For many years, there have printed CDF tables of the chi-squared distribution in most applications oriented basic statistics texts.
Also, statistical software is now widely used: For example, Suppose $Q \sim\mathsf{Chisq}(\nu = 5),$ and that you want $P(Q \le .05) = 0.0000292$ or you want $c=11.0705$ such that
$P(Q \le c) = .95,$ you can use the chi-squared CDF pchisq or the chi-squared quantile function (inverse CDF) qchisq in R, as follows:
pchisq(.05, 5)
[1] 2.920954e-05
qchisq(.95, 5)
[1] 11.0705
qchisq(.05, 5)
[1] 1.145476 # P(Q < 1.1455) = 0.05
pchisq(1.1455, 5)
[1] 0.05000219
Also, the chi-squared density function is dchisq.

hdr = "Density of CHISQ(df = 5)"
curve(dchisq(x, 5), 0, 15, lwd=2, col="blue",
ylab="PDF", xlab="q", main=hdr)
abline(h=0, col="green2"); abline(v=0, col="green2")
abline(v = c(.05, 1.1455, 11.0705), col=c("red","cyan3", "purple"), lwd=2, lty="dotted")
Application: Suppose you want a 90% confidence interval
for $\sigma^2$ based on a sample of size $n=10$ from
a normal population with unknown mean and variance.
Then $\frac{(n-1)S^2}{\sigma^2}\sim\mathsf{Chisq}(\nu = 9).$ [The degrees of freedom are reduced to $\nu=n-1=9$ because
$\bar X$ estimates $\mu$ in the usual formula for the
sample variance $S^2.$ Easy to remember; a bit messy to prove.]
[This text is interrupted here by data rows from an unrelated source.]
<file path="config.mk">
export PLATFORM = sky130hd
export DESIGN_NAME = wf68k30l_multiplier
export DESIGN_NICKNAME = d
export VERILOG_FILES = /design/src/rtl/wf68k30l_multiplier.sv
export SDC_FILE = /design/constraint.sdc
export NUM_CORES = 1
export LEC_CHECK = 0
export CAP_MARGIN = 10
export CORE_ASPECT_RATIO = 0.8
export CORE_MARGIN = 2
export CORE_UTILIZATION = 49
export DETAILED_ROUTE_END_ITERATION = 8
export GPL_ROUTABILITY_DRIVEN = 0
export PLACE_DENSITY_LB_ADDON = 0.3
export RECOVER_POWER = 25
export SKIP_LAST_GASP = 1
export SYNTH_ARGS = -nofsm -noshare
export SYNTH_HDL_FRONTEND = slang
export SYNTH_SLANG_ARGS = --single-unit
export TNS_END_PERCENT = 20
</file>
<file path="constraint.sdc">
create_clock -name CLK -period 6.8 [get_ports CLK]
set_input_delay 1.36 -clock CLK [delete_from_list [all_inputs] [get_ports CLK]]
set_output_delay 1.36 -clock CLK [all_outputs]
set_load 0.1 [all_outputs]
</file>
<file path="src/rtl/wf68k30l_multiplier.sv">
// Sequential shift-add multiplier for MULS/MULU (16x16->32, 32x32->32, 32x32->64).
// Shares the ALU start handshake (ALU_INIT + OP_IN) and one-cycle ready pulse with the divider.

package wf68k30l_mul_pkg;
    localparam int unsigned OP_W = 7;
    localparam int unsigned SZ_W = 2;

    localparam logic [OP_W-1:0] MULS = 7'h2A;
    localparam logic [OP_W-1:0] MULU = 7'h2B;

    localparam logic [SZ_W-1:0] BYTE = 2'b00;
    localparam logic [SZ_W-1:0] WORD = 2'b01;
    localparam logic [SZ_W-1:0] LONG = 2'b10;
endpackage

module wf68k30l_multiplier
    import wf68k30l_mul_pkg::*;
(
    input  logic            CLK,
    input  logic            RESETn,
    input  logic [OP_W-1:0] OP_IN,
    input  logic [OP_W-1:0] OP,
    input  logic [SZ_W-1:0] OP_SIZE,
    input  logic            ALU_INIT,
    input  logic [15:0]     BIW_1,
    input  logic [31:0]     OP1,
    input  logic [31:0]     OP2,
    output logic [31:0]     PRODUCT_LO,
    output logic [31:0]     PRODUCT_HI,
    output logic            VFLAG_MUL,
    output logic            MUL_RDY
);
    localparam int unsigned DW = 32;
    localparam int unsigned AW = 64;
    localparam int unsigned CW = 5;

    typedef enum logic [1:0] {
        MUL_IDLE,
        MUL_INIT,
        MUL_CALC
    } state_t;

    state_t          state,     state_nxt;
    logic [AW-1:0]   acc,       acc_nxt;
    logic [DW-1:0]   mcand,     mcand_nxt;
    logic [DW-1:0]   mplier,    mplier_nxt;
    logic [CW-1:0]   bitcnt,    bitcnt_nxt;
    logic            sign,      sign_nxt;
    logic            is_long,   is_long_nxt;
    logic            is_signed, is_signed_nxt;
    logic            mode64,    mode64_nxt;
    logic [DW-1:0]   prod_lo,   prod_lo_nxt;
    logic [DW-1:0]   prod_hi,   prod_hi_nxt;
    logic            vflag,     vflag_nxt;
    logic            rdy,       rdy_nxt;

    // Operand conditioning for MUL_INIT: sign extraction and magnitude.
    logic          long_in;
    logic          signed_in;
    logic          neg1;
    logic          neg2;
    logic [DW-1:0] mag1;
    logic [DW-1:0] mag2;

    assign long_in   = (OP_SIZE == LONG);
    assign signed_in = (OP == MULS);
    assign neg1      = signed_in && (long_in ? OP1[31] : OP1[15]);
    assign neg2      = signed_in && (long_in ? OP2[31] : OP2[15]);

    assign mag1 = long_in ? (neg1 ? DW'(-OP1) : OP1)
                          : {16'h0000, (neg1 ? 16'(-OP1[15:0]) : OP1[15:0])};
    assign mag2 = long_in ? (neg2 ? DW'(-OP2) : OP2)
                          : {16'h0000, (neg2 ? 16'(-OP2[15:0]) : OP2[15:0])};

    // One partial product per cycle; the final cycle folds in the sign.
    logic [AW-1:0] partial;
    logic [AW-1:0] sum;
    logic [AW-1:0] result;
    logic          last;
    logic          ovf;

    assign partial = mplier[bitcnt] ? (AW'(mcand) << bitcnt) : '0;
    assign sum     = acc + partial;
    assign result  = sign ? AW'(-sum) : sum;
    assign last    = (bitcnt == (is_long ? CW'(31) : CW'(15)));
    assign ovf     = is_signed ? (result[63:32] != {DW{result[31]}})
                               : (result[63:32] != '0);

    logic unused_biw;
    assign unused_biw = ^{BIW_1[15:11], BIW_1[9:0]};

    always_ff @(posedge CLK or negedge RESETn) begin
        if (!RESETn) begin
            state     <= MUL_IDLE;
            acc       <= '0;
            mcand     <= '0;
            mplier    <= '0;
            bitcnt    <= '0;
            sign      <= 1'b0;
            is_long   <= 1'b0;
            is_signed <= 1'b0;
            mode64    <= 1'b0;
            prod_lo   <= '0;
            prod_hi   <= '0;
            vflag     <= 1'b0;
            rdy       <= 1'b0;
        end else begin
            state     <= state_nxt;
            acc       <= acc_nxt;
            mcand     <= mcand_nxt;
            mplier    <= mplier_nxt;
            bitcnt    <= bitcnt_nxt;
            sign      <= sign_nxt;
            is_long   <= is_long_nxt;
            is_signed <= is_signed_nxt;
            mode64    <= mode64_nxt;
            prod_lo   <= prod_lo_nxt;
            prod_hi   <= prod_hi_nxt;
            vflag     <= vflag_nxt;
            rdy       <= rdy_nxt;
        end
    end

    always_comb begin
        state_nxt     = state;
        acc_nxt       = acc;
        mcand_nxt     = mcand;
        mplier_nxt    = mplier;
        bitcnt_nxt    = bitcnt;
        sign_nxt      = sign;
        is_long_nxt   = is_long;
        is_signed_nxt = is_signed;
        mode64_nxt    = mode64;
        prod_lo_nxt   = prod_lo;
        prod_hi_nxt   = prod_hi;
        vflag_nxt     = vflag;
        rdy_nxt       = 1'b0;

        case (state)
            MUL_IDLE: begin
                if (ALU_INIT && (OP_IN == MULS || OP_IN == MULU)) begin
                    state_nxt = MUL_INIT;
                end
            end

            MUL_INIT: begin
                mcand_nxt     = mag2;
                mplier_nxt    = mag1;
                sign_nxt      = neg1 ^ neg2;
                is_long_nxt   = long_in;
                is_signed_nxt = signed_in;
                mode64_nxt    = long_in && BIW_1[10];
                acc_nxt       = '0;
                bitcnt_nxt    = '0;
                vflag_nxt     = 1'b0;
                if (mag1 == '0 || mag2 == '0) begin
                    prod_lo_nxt = '0;
                    prod_hi_nxt = '0;
                    rdy_nxt     = 1'b1;
                    state_nxt   = MUL_IDLE;
                end else begin
                    state_nxt = MUL_CALC;
                end
            end

            MUL_CALC: begin
                acc_nxt    = sum;
                bitcnt_nxt = CW'(bitcnt + CW'(1));
                if (last) begin
                    prod_lo_nxt = result[31:0];
                    if (is_long) begin
                        prod_hi_nxt = result[63:32];
                    end else begin
                        prod_hi_nxt = is_signed ? {DW{result[31]}} : '0;
                    end
                    vflag_nxt = is_long && !mode64 && ovf;
                    rdy_nxt   = 1'b1;
                    state_nxt = MUL_IDLE;
                end
            end

            default: state_nxt = MUL_IDLE;
        endcase
    end

    assign PRODUCT_LO = prod_lo;
    assign PRODUCT_HI = prod_hi;
    assign VFLAG_MUL  = vflag;
    assign MUL_RDY    = rdy;

endmodule

</file>
==> metrics.md <==
| Metric | Value |
|---|---|
| Worst Setup Path Type | `flip-flop to flip-flop` |
| Post-Syn Area | `18840 um2` |
| Filler Cell Count | `3026` |
| All-layer global routing usage | `32.36%` |
| CTS Buf Count | `23` |
| Maximum clock rate | `146.3 MHz` |
| Vias in the first global route | `19647` |
| Residual DRC count | `0` |
| Cell variety after synth | `96` |
| Worst Hold Class | `flip-flop to flip-flop` |
| Hold path depth | `2` |
| Final Max Slew Viols | `0` |
| Clock skew | `14.76 ps` |
| Grt ovf | `0` |
| Final period utilization | `100.5%` |
| Critical path peak fanout | `13` |
| Die span in x | `223.3 um` |
| Hpwl dp | `51200 um` |
| VDD IR max | `225.7 uV` |
| GRT Max-Usage Layer | `met2` |
| CTS Sinks | `205` |
| First-pass GRT wire length | `105500 um` |
| Slew @ Worst Pin | `1495 ps` |
| Clock tree buffer depth | `3` |
| CTS root buf | `clkbuf_16` |
| Largest net degree at the start of global routing | `105` |
| Row cnt | `64` |
| P&R area growth vs syn | `33.28%` |
| Starting Density | `49.54%` |
| # diodes | `0` |
| Initial antenna violation count | `0` |
| PwrDens | `331.3 nW/um2` |
| CP required | `7210 ps` |
| Total power | `0.008321 W` |
| Grt met2 use | `50.69%` |
| Share of cells above drive strength 1 | `25.70%` |
| Ys async rst share | `100.0%` |
| Wirelength per Cell | `21.20 um` |
| Area of the multi-input gates | `13790 um2` |
| Post-layout nets | `2927` |
| Violated checks | `max-capacitance violations, negative setup slack` |
| Total wire length | `69220 um` |
| R2R cell count | `24` |
| Switch share | `46.96%` |
| Final setup margin | `-32.98 ps` |
| I/O pin count | `165` |
| GRT met3 Usage | `6.979%` |
| Psw | `0.003907 W` |
| Crit path max-delay cell type | `mux4_2` |
| Seq pwr share | `21.3%` |
| Kind of end point of the critical path | `flip-flop` |
| Clk pwr share | `15.6%` |
| TritonCTS clock tree | `yes` |
| Ys Warns | `0` |
| RR Startpoint | `bitcnt[0]$_DFFE_PN0P_` |
| Via Count | `21124` |
| Initial drt markers | `2746` |
| Worst r2r dst | `VFLAG_MUL$_DFFE_PN0P_` |
| Post-synthesis cell count | `2331` |
| Status | `finished with violations` |
| CP arrival | `7240 ps` |
| Final Setup Violations | `1` |
| Hold path startpoint | `PRODUCT_LO[15]$_DFFE_PN0P_` |
| Syn_area_per_cell | `8.084 um2` |
| Syn Nets | `2502` |
| Port bufs | `148` |
| LEAKAGE | `10.32 nW` |
| Max cap viols | `1` |
| Hold_ws | `470.8 ps` |
| Clk slew on worst S/H paths | `60 ps` |
| Hold Violations, Final | `0` |
| Worst path max stage delay | `530 ps` |
| Hold Buf Count CTS | `0` |
| Register area | `5135 um2` |
| Flops & latches, synth | `205` |
| P_int | `0.004414 W` |
| Die area | `40050 um2` |
| Yosys top cell area share | `27.22%` |
| Hold endpoint | `PRODUCT_LO[15]$_DFFE_PN0P_` |
| Stages on the worst setup path | `24` |
| H-tree levels | `1` |
| Worst Path Buf+Inv | `3` |
| Synth area leader | `dfrtp_1` |
| Logic gate share of total power | `63.1%` |
| RSZ-0062 raised after global routing | `yes` |
| Most used DFF post-synth | `dfrtp_1` |
| Largest cells by area after synthesis | `dfrtp_1 27%, nor2_1 5.2%, nand2_1 4.9%` |
| CORE AREA | `38040 um2` |
| Critical path's top delay family | `compound AO/OA/AOI/OAI gates` |
| ANT nets after route | `0` |
| GR Util met1 | `45.40%` |
| Min cycle time layout | `6833 ps` |
| Slew margin rel. | `0.3641%` |
| Skew-Pair Late Insertion Delay | `540 ps` |
| Drt pass-1 iters | `6` |
| Reg2reg setup slack | `-30 ps` |
| Sequential share of the synthesized area | `27.22%` |
| Vias per inst | `6.470` |
| Startpoint Class | `flip-flop` |
| Die height | `179.4 um` |
| CP Cell Sequence | `buf_12 -> buf_12 -> mux4_2 -> mux2_2 -> nor2_1 -> a21oi_1 -> nor2b_1 -> ha_1 -> a21oi_1 -> o21a_1 -> o221a_2 -> nand3_1 -> o311ai_1 -> o211ai_1 -> buf_4 -> or4b_4 -> or4_4 -> o31ai_2 -> xnor2_1 -> nand4_1 -> nor4_4 -> nand4_1 -> a22oi_2 -> a32oi_1` |
| Post-synth EDFFs | `0` |
| Fin util | `66.03%` |
## power groups by stage
stage	Clock [W]	Sequential (W)	Combinational, W
3_5_place_dp	0	0.00178	0.00472
3_3_place_gp	0	0.00175	0.00459
6_report	0.00130	0.00178	0.00525
5_1_grt	0.00136	0.00181	0.00555
4_1_cts	0.00131	0.00176	0.00479
2_1_floorplan	0	0.00227	0.00242
## sequential cells by signal, summed over array words and instances, names as in the netlist
register    count
acc            64
PRODUCT_HI     32
PRODUCT_LO     32
mcand          32
mplier         32
bitcnt          5
state           2
MUL_RDY         1
VFLAG_MUL       1
is_long         1
is_signed       1
mode64          1
sign            1
## worst register-to-register path: cells and delay by family (launching register included)
family	cells	cell delay, ps
AND/OR/NAND/NOR	8	2160
buffers and inverters	3	500
AO/OA/AOI/OAI	9	2200
XOR/XNOR	1	210
adder cells (fa/ha/maj)	1	370
flip-flops	1	450
multiplexers	2	820
## cells in the final DEF (no fill, tap or decap), drive strengths merged, types with 31 or more instances in the layout
cell type and instances:
clkdlybuf4s50 147, xor2 71, mux2 53, mux2i 36, o2bb2ai 31, dfrtp 205, clkbuf 32, ha 71
inv 47, a21oi 170, nor3 60, nand2 244, o31ai 59, buf 404, nor2 261, xnor2 85
nand4 50, a22o 65, o21ai 163, nand3 50
## worst max path at each step
stage                                      from               endpoint  slack, ps
after floorplan           bitcnt[0]$_DFFE_PN0P_  VFLAG_MUL$_DFFE_PN0P_         70
after global placement    bitcnt[0]$_DFFE_PN0P_  VFLAG_MUL$_DFFE_PN0P_       -140
after detailed placement  bitcnt[0]$_DFFE_PN0P_  VFLAG_MUL$_DFFE_PN0P_       -240
after CTS                 bitcnt[0]$_DFFE_PN0P_  VFLAG_MUL$_DFFE_PN0P_          4
after global routing      bitcnt[0]$_DFFE_PN0P_  VFLAG_MUL$_DFFE_PN0P_       -210
final                     bitcnt[0]$_DFFE_PN0P_  VFLAG_MUL$_DFFE_PN0P_        -30
## logic make-up (layout without fill, tap and decap cells)
logic type	count (synthesis)	count (layout)	share of synthesized area, %
xor+xnor	156	156	7.290
fa+ha+maj	72	72	4.820
buf+inv	201	640	4.263
simple gates	863	863	22.00
flops	205	205	27.22
compound gates	716	716	25.86
mux	118	118	8.545
## metal layers
| layer | part of all wire (%) | up-vias | wire, um |
|---|---|---|---|
| li1 | - | 9534 | - |
| met1 | 41 | 10125 | 28500 |
| met2 | 44 | 1245 | 30660 |
| met3 | 11 | 220 | 7515 |
| met4 | 3.7 | 0 | 2548 |
| met5 | 0 | - | 0 |
## cells in the mapped netlist, types with 8 or more instances
cell / n
and2_1: 28
o21a_1: 18
or2_2: 13
mux4_2: 29
o21bai_1: 8
mux2i_1: 36
xnor2_1: 85
o41ai_1: 20
or4_1: 15
inv_1: 47
or3_1: 27
nand2b_1: 13
ha_1: 71
o2bb2ai_1: 31
dfrtp_1: 205
a22oi_1: 9
a22o_1: 65
o21ai_0: 156
a31oi_1: 19
nand4_1: 50
o31ai_1: 58
o22ai_1: 8
and3_1: 15
o211ai_1: 14
buf_2: 12
and4_1: 13
a211oi_1: 19
a21o_1: 28
nor3_1: 59
nor4_1: 22
nor2_1: 260
nand2_1: 244
mux2_2: 53
nor2b_1: 21
nand3_1: 50
a21oi_1: 167
xor2_1: 70
clkbuf_1: 120
buf_1: 15
## layout make-up
type / count / share of cell area, %
clock inverters: 9 / 0.5081
multi-input cells: 1925 / 54.92
well taps: 495 / 2.466
repair buffers: 553 / 18.46
flip-flops and latches: 205 / 20.45
inverters: 48 / 0.7174
clock buffers: 30 / 2.476
## stage by stage
step | instances | worst slack, ps | setup TNS (ps) | area [um2]
finish | 3265 | -32.98 | -32.98 | 25120
global route | 3265 | -206.5 | -255.0 | 25120
floorplan | 2331 | 69.79 | 0 | 18870
detailed placement | 3192 | -237.4 | -2183 | 23210
CTS | 3238 | 4.262 | 0 | 24070
global placement | 3192 | -141.4 | -207.2 | 23210
## what timing repair did
action                                  4_1_cts  5_1_grt
setup buffers                                 7       27
pin swaps                                     6       44
resized for setup                            16      184
gates cloned                                  0        1
endpoints found under the setup margin       26       28
Note: power is estimated with default switching activity, not from simulation.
Then if values $L$ and $U$ cut
5% of the probability from the lower and upper tails, respectively of $\mathsf{Chisq}(9),$ we have
$P\left(L \le \frac{9S^2}{\sigma^2} \le U\right) = 0.9.$ This
leads to a 90% CI for $\sigma^2$ of the form
$\left(\frac{(n-1)S^2}{U}, \frac{(n-1)S^2}{L}\right).$
In particular, suppose we have a normal sample of size $n=10$ with sample variance $S^2 = 3.21,$ then our 90% CI for $\sigma^2$ is
$(1.71, 8.69).$ [Generally, it takes a lot of data to
get a short CI for a population variance. "Variances are very variable."]
9*3.21/qchisq(c(.95,.05), 9)
[1] 1.707550 8.688427